(Stored items)

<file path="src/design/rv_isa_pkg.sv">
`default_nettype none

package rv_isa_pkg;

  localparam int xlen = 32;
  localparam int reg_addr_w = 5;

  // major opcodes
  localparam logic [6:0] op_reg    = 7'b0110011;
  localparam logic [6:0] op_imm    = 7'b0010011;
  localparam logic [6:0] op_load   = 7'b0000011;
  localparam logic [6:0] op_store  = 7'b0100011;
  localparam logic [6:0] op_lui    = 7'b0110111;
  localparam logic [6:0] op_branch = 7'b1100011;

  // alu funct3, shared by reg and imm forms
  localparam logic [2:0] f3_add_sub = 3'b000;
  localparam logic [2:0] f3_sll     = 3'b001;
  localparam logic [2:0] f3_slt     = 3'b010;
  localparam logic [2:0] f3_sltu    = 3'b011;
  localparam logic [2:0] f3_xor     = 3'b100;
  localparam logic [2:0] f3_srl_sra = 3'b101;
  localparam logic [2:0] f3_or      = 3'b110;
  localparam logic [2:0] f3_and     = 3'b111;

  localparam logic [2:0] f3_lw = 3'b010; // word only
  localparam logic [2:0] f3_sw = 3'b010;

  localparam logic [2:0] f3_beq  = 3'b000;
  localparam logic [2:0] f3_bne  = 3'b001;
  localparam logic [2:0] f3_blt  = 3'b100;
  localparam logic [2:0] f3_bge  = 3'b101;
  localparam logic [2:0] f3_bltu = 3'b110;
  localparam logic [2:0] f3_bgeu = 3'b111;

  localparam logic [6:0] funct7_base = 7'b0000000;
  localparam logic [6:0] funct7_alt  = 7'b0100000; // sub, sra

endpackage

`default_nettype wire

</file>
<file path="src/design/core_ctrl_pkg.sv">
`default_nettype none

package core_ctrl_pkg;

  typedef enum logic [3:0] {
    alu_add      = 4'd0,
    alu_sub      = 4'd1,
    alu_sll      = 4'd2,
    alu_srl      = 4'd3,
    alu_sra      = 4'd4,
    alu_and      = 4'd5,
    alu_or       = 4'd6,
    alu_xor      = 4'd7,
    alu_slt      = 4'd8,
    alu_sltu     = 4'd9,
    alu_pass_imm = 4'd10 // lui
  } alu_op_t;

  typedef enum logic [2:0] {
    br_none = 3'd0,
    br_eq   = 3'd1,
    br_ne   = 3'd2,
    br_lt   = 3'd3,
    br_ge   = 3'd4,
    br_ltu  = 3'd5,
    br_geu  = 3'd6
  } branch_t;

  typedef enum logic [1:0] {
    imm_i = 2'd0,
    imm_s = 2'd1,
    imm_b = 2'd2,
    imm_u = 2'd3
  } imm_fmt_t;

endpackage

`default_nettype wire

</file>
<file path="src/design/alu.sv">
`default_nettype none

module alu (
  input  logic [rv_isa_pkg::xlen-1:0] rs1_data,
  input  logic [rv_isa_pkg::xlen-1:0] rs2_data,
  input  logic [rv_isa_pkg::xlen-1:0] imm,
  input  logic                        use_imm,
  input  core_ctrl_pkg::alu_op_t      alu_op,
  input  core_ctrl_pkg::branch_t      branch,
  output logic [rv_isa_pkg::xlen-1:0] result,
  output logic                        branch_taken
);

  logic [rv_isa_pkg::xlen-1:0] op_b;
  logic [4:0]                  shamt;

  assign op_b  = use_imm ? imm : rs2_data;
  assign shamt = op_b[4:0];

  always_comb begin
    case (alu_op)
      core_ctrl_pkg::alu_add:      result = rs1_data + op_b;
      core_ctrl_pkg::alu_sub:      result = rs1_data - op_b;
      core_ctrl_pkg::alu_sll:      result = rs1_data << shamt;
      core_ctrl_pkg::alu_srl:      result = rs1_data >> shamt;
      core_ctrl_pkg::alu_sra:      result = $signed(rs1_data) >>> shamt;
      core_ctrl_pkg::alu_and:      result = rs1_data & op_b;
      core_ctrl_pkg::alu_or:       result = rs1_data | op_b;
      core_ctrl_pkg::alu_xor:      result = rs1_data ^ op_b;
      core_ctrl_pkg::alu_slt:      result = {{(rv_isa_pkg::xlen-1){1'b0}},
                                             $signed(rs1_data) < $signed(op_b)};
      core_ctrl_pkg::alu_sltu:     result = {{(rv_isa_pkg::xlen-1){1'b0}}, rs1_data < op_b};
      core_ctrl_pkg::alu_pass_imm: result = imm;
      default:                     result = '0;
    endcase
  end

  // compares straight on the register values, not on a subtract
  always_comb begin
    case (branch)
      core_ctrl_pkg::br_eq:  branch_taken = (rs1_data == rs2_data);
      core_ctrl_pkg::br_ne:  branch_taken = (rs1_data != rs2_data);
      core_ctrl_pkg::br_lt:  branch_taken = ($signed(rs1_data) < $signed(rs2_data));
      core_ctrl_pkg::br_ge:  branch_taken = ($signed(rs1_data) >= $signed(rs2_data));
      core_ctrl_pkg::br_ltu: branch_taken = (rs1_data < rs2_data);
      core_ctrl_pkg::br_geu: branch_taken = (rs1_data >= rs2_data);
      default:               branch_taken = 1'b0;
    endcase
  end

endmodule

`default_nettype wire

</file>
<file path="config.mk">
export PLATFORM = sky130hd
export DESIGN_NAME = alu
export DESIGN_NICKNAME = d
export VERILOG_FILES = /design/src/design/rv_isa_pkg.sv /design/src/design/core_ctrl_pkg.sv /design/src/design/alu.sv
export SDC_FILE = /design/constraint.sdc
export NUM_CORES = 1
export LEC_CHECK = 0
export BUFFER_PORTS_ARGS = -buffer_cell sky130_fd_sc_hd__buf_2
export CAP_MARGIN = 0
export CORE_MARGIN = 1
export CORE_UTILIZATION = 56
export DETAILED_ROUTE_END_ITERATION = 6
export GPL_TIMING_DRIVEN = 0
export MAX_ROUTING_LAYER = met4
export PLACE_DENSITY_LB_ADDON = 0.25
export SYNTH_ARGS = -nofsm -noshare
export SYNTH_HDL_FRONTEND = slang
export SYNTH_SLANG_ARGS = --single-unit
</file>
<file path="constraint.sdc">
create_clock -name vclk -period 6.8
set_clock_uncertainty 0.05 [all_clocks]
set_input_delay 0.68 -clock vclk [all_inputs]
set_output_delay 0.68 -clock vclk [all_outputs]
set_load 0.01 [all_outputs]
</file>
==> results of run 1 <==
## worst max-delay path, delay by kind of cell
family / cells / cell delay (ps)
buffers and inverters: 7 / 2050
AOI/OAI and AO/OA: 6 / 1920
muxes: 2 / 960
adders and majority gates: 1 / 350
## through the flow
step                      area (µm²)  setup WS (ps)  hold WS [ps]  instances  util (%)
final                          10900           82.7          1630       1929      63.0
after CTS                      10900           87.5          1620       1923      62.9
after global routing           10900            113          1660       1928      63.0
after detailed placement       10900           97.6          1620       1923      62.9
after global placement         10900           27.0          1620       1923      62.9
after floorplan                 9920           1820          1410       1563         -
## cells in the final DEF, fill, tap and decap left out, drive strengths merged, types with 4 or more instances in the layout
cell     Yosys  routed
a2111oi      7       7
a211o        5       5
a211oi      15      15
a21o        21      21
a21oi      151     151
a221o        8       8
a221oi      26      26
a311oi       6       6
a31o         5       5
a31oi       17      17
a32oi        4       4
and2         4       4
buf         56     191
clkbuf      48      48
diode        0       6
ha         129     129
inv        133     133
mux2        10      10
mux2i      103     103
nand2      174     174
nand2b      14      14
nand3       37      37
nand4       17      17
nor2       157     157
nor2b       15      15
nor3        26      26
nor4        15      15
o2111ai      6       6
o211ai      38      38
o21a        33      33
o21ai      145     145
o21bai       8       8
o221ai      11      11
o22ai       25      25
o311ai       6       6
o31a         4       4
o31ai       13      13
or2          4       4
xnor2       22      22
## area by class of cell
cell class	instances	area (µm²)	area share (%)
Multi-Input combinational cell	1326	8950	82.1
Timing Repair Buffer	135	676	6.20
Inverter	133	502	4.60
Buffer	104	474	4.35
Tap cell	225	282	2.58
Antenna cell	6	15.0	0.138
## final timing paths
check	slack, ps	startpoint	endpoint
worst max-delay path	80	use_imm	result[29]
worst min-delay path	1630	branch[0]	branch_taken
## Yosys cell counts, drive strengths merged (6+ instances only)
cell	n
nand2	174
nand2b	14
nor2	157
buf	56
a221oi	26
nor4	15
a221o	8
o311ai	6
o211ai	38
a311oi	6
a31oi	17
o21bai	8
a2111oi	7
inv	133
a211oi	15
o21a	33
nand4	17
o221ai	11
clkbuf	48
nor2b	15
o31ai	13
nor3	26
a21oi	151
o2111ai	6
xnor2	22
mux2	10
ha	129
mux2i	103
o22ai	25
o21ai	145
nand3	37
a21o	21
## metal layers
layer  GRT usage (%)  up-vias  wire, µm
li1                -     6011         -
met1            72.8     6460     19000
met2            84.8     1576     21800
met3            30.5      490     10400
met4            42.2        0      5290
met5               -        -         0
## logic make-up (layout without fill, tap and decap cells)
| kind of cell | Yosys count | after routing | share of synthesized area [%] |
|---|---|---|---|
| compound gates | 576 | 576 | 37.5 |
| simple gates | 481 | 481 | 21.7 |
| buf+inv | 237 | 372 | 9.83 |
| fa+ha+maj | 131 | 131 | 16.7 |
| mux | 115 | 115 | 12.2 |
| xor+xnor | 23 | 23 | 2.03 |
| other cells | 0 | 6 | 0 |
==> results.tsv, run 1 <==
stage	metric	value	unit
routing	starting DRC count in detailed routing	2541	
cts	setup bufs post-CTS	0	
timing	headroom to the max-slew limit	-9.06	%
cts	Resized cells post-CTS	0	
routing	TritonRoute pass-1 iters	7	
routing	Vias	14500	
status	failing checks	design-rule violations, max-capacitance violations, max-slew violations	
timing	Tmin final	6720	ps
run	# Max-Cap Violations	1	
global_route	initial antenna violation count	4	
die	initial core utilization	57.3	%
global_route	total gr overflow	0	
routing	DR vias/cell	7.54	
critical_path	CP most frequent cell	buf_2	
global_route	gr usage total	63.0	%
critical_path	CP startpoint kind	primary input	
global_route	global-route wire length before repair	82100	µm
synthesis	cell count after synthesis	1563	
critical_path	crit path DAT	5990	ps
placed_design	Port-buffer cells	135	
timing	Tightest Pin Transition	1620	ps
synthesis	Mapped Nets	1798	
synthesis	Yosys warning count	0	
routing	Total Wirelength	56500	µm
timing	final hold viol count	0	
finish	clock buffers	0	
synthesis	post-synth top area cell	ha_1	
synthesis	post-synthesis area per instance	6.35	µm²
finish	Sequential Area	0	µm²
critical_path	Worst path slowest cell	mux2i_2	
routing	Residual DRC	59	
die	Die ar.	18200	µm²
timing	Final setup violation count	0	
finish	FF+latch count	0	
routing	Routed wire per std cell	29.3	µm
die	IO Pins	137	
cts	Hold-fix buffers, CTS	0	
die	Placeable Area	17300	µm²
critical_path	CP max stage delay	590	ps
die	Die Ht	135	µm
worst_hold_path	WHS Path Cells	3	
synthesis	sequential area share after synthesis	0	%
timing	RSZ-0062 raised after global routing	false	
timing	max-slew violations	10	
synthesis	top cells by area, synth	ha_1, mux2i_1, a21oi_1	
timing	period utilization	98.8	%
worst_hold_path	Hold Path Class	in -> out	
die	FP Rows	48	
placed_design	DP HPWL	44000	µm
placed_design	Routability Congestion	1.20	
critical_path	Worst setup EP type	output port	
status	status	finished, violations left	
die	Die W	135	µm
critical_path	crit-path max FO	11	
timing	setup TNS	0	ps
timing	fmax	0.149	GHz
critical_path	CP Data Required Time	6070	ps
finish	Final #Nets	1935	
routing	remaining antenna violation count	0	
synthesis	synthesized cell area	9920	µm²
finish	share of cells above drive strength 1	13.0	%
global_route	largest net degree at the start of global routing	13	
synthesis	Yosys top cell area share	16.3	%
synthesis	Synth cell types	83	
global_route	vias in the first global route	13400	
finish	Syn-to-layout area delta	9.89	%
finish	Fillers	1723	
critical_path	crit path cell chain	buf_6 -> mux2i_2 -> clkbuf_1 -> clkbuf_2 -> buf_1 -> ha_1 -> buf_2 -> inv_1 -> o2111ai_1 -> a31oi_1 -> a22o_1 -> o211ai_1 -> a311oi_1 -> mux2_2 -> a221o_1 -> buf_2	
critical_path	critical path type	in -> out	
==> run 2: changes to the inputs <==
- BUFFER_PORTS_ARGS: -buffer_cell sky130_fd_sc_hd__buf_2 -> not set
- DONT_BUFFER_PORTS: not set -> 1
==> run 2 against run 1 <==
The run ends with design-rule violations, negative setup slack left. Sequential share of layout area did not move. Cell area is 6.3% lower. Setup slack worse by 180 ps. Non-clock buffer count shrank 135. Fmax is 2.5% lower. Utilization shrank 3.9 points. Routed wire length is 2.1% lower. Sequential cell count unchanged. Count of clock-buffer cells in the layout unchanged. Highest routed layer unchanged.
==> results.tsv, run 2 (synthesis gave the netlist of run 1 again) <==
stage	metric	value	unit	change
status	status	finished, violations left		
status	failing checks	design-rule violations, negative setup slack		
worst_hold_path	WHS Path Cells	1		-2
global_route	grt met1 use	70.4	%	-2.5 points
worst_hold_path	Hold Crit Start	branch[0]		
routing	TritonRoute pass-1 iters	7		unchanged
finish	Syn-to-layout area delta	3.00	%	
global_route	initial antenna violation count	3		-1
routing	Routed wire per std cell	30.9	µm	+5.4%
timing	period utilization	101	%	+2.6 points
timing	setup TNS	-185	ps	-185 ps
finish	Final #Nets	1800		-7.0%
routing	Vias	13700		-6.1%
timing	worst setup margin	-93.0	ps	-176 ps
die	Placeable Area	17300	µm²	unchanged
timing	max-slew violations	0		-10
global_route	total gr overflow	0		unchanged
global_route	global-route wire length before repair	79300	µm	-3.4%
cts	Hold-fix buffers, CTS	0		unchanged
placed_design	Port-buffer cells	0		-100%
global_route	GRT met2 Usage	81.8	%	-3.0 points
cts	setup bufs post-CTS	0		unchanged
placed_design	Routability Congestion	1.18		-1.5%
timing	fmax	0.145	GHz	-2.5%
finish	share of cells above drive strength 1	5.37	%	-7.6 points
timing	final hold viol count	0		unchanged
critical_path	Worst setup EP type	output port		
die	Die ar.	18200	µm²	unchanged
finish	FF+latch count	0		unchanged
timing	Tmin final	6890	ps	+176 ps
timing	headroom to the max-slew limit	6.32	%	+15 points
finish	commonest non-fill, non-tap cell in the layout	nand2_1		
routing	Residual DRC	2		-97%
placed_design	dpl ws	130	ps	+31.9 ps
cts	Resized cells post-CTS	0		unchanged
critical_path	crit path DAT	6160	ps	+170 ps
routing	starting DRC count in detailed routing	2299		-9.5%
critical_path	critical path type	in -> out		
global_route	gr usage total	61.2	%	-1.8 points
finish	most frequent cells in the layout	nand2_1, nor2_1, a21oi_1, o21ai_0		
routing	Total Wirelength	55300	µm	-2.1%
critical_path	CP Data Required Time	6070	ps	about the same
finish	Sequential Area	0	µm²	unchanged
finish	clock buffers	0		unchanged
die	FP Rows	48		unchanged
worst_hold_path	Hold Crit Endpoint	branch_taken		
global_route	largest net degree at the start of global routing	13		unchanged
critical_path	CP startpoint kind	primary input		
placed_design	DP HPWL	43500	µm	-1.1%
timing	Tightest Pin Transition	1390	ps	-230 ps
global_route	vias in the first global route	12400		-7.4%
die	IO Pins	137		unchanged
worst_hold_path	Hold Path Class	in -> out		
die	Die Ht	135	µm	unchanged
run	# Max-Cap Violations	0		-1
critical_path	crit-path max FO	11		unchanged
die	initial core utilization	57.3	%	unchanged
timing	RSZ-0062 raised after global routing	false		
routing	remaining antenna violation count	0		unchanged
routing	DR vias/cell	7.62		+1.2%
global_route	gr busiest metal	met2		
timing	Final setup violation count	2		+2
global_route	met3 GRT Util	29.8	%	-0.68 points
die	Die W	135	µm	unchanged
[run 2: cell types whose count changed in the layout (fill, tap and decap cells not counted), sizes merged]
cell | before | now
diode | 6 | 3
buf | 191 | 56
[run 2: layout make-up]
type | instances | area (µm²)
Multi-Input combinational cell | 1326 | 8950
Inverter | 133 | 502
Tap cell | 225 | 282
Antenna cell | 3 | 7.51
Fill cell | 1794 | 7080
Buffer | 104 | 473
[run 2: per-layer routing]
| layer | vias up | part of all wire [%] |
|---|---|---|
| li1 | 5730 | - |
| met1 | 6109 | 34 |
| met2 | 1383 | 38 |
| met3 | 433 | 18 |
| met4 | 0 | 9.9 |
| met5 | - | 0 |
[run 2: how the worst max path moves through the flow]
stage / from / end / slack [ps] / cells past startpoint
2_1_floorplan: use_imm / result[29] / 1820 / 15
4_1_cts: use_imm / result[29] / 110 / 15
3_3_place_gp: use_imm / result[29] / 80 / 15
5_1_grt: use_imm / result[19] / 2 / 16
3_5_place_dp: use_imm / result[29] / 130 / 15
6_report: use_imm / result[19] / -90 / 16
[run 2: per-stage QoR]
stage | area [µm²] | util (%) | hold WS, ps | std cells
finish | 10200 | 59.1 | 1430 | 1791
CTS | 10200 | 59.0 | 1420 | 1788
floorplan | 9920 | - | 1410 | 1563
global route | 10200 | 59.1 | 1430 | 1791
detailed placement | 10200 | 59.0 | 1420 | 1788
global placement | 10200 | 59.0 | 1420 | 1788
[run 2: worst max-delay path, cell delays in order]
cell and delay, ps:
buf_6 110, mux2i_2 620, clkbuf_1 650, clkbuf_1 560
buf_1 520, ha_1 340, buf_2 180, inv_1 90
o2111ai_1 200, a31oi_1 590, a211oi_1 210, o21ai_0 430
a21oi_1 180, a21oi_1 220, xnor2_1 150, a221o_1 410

---

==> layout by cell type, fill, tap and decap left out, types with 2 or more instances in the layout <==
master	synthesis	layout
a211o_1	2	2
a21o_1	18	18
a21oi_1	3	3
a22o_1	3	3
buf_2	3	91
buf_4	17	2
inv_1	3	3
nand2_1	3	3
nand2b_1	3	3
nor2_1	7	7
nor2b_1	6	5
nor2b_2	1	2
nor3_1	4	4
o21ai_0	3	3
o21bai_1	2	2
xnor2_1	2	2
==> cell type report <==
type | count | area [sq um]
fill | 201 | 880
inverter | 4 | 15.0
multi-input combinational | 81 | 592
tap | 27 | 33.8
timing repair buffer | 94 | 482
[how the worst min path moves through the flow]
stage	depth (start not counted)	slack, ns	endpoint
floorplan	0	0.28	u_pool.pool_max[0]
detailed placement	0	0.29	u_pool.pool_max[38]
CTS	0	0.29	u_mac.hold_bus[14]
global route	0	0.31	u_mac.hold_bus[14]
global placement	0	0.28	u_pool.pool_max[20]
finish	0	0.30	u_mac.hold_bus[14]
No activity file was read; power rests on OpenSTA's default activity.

---

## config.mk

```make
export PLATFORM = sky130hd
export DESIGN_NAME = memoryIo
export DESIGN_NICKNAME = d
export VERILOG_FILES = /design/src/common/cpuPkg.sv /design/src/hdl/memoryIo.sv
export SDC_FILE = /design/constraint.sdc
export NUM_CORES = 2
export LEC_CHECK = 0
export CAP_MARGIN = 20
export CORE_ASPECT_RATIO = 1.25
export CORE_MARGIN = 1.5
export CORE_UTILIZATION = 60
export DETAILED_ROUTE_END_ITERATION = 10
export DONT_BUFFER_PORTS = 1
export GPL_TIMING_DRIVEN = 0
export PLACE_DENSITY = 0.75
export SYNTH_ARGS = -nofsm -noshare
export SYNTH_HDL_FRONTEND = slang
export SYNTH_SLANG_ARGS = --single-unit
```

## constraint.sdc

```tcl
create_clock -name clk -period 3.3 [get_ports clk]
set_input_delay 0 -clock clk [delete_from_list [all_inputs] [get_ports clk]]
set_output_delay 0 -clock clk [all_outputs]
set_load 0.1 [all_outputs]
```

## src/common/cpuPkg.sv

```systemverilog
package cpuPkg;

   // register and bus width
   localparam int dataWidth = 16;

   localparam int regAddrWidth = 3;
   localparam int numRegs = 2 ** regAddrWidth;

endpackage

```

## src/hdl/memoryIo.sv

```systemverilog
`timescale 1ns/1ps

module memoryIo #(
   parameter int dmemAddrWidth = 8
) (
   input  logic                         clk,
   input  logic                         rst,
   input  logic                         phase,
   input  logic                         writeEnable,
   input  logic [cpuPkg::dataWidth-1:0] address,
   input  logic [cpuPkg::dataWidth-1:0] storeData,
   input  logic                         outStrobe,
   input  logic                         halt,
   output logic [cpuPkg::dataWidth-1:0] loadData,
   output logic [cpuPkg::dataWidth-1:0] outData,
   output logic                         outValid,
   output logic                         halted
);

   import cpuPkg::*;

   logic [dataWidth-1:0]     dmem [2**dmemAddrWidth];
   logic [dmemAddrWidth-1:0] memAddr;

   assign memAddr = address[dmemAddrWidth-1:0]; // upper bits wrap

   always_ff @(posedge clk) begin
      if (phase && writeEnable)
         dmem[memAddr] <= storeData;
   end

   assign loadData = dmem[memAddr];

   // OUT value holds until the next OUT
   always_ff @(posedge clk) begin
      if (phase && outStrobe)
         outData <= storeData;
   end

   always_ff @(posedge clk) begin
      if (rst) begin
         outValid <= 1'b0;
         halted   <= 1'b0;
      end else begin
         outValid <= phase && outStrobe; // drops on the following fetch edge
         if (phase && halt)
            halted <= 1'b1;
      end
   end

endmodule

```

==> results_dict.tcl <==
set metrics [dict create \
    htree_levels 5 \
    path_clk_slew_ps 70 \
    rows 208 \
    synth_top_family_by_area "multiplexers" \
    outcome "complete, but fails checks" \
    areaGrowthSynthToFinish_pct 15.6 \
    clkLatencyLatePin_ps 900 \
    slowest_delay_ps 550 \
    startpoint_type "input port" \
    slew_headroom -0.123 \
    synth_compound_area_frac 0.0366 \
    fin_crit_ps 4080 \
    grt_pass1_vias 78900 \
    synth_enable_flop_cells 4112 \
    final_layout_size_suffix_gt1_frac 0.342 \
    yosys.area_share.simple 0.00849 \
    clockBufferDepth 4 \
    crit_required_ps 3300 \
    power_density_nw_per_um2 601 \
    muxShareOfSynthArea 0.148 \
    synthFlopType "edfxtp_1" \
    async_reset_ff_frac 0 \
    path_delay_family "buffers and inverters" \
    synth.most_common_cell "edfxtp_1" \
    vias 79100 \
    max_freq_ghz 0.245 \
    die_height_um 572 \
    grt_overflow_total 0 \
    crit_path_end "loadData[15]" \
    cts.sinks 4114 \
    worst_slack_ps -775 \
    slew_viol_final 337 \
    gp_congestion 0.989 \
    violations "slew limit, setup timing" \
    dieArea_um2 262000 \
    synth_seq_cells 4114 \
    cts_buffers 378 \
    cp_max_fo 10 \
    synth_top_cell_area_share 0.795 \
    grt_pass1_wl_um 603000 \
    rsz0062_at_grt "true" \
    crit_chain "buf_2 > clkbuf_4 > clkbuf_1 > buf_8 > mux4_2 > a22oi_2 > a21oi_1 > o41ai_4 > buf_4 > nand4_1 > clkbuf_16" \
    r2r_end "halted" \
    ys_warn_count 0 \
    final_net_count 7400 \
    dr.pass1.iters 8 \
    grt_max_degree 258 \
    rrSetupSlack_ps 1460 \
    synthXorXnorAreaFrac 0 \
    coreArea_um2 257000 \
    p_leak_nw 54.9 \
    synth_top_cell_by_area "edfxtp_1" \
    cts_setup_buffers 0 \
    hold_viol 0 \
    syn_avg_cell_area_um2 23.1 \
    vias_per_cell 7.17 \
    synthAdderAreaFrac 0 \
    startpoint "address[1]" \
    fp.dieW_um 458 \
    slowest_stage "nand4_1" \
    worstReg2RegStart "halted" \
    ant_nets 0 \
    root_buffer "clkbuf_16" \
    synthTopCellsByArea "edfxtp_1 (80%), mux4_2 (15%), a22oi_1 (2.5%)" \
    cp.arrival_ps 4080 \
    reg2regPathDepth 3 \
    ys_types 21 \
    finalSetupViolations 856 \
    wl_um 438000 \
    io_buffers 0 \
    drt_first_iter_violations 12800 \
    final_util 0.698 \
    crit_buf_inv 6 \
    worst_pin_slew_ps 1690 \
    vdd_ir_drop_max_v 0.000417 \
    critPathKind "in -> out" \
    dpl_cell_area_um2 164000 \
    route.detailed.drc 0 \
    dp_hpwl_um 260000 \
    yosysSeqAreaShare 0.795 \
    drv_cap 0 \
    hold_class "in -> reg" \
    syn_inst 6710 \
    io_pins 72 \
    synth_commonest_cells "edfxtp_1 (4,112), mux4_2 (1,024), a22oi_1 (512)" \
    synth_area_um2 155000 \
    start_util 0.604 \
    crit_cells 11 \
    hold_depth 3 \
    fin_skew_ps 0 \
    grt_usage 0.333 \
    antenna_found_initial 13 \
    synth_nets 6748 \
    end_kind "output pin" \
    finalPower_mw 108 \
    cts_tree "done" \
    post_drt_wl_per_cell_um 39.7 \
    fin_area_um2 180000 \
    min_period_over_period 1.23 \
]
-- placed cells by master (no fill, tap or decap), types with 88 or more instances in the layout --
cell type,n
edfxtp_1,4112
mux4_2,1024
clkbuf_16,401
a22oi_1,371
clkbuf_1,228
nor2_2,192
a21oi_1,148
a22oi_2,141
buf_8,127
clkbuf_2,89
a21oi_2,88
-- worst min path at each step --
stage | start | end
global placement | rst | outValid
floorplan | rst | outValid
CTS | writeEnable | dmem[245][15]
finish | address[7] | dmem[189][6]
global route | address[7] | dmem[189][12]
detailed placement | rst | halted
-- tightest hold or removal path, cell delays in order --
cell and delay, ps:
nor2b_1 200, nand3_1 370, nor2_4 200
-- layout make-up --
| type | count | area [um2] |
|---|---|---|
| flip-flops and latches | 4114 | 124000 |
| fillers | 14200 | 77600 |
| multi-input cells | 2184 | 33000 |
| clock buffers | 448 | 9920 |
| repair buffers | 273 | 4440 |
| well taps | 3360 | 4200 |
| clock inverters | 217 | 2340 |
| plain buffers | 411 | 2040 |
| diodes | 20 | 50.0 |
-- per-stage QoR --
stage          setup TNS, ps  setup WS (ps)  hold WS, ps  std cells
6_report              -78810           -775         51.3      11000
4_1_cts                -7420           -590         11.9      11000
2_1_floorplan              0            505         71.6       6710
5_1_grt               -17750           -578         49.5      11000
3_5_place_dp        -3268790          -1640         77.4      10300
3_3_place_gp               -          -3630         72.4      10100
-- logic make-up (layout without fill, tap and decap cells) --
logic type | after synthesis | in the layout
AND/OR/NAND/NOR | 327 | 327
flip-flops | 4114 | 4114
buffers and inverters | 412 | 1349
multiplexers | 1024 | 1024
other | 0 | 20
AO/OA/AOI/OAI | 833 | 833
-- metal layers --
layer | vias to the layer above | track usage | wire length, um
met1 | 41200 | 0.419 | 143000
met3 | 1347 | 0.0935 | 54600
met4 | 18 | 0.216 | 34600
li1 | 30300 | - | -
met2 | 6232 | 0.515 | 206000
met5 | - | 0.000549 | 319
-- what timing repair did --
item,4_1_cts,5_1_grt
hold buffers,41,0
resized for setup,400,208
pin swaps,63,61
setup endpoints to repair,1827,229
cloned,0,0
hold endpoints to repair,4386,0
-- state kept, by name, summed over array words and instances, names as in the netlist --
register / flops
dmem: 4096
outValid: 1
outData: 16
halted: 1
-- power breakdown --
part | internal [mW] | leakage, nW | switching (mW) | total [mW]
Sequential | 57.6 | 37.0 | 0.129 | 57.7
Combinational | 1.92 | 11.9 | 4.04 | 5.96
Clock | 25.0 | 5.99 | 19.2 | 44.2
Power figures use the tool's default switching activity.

_EXERCISE DESCRIPTION_
Please give an exact copy of the lines above, beginning with the line containing "layout by cell" and running through the line containing "No activity file", and of no other lines.

_RESULT OF THIS EXERCISE_
==> layout by cell type, fill, tap and decap left out, types with 2 or more instances in the layout <==
master	synthesis	layout
a211o_1	2	2
a21o_1	18	18
a21oi_1	3	3
a22o_1	3	3
buf_2	3	91
buf_4	17	2
inv_1	3	3
nand2_1	3	3
nand2b_1	3	3
nor2_1	7	7
nor2b_1	6	5
nor2b_2	1	2
nor3_1	4	4
o21ai_0	3	3
o21bai_1	2	2
xnor2_1	2	2
==> cell type report <==
type | count | area [sq um]
fill | 201 | 880
inverter | 4 | 15.0
multi-input combinational | 81 | 592
tap | 27 | 33.8
timing repair buffer | 94 | 482
[how the worst min path moves through the flow]
stage	depth (start not counted)	slack, ns	endpoint
floorplan	0	0.28	u_pool.pool_max[0]
detailed placement	0	0.29	u_pool.pool_max[38]
CTS	0	0.29	u_mac.hold_bus[14]
global route	0	0.31	u_mac.hold_bus[14]
global placement	0	0.28	u_pool.pool_max[20]
finish	0	0.30	u_mac.hold_bus[14]
No activity file was read; power rests on OpenSTA's default activity.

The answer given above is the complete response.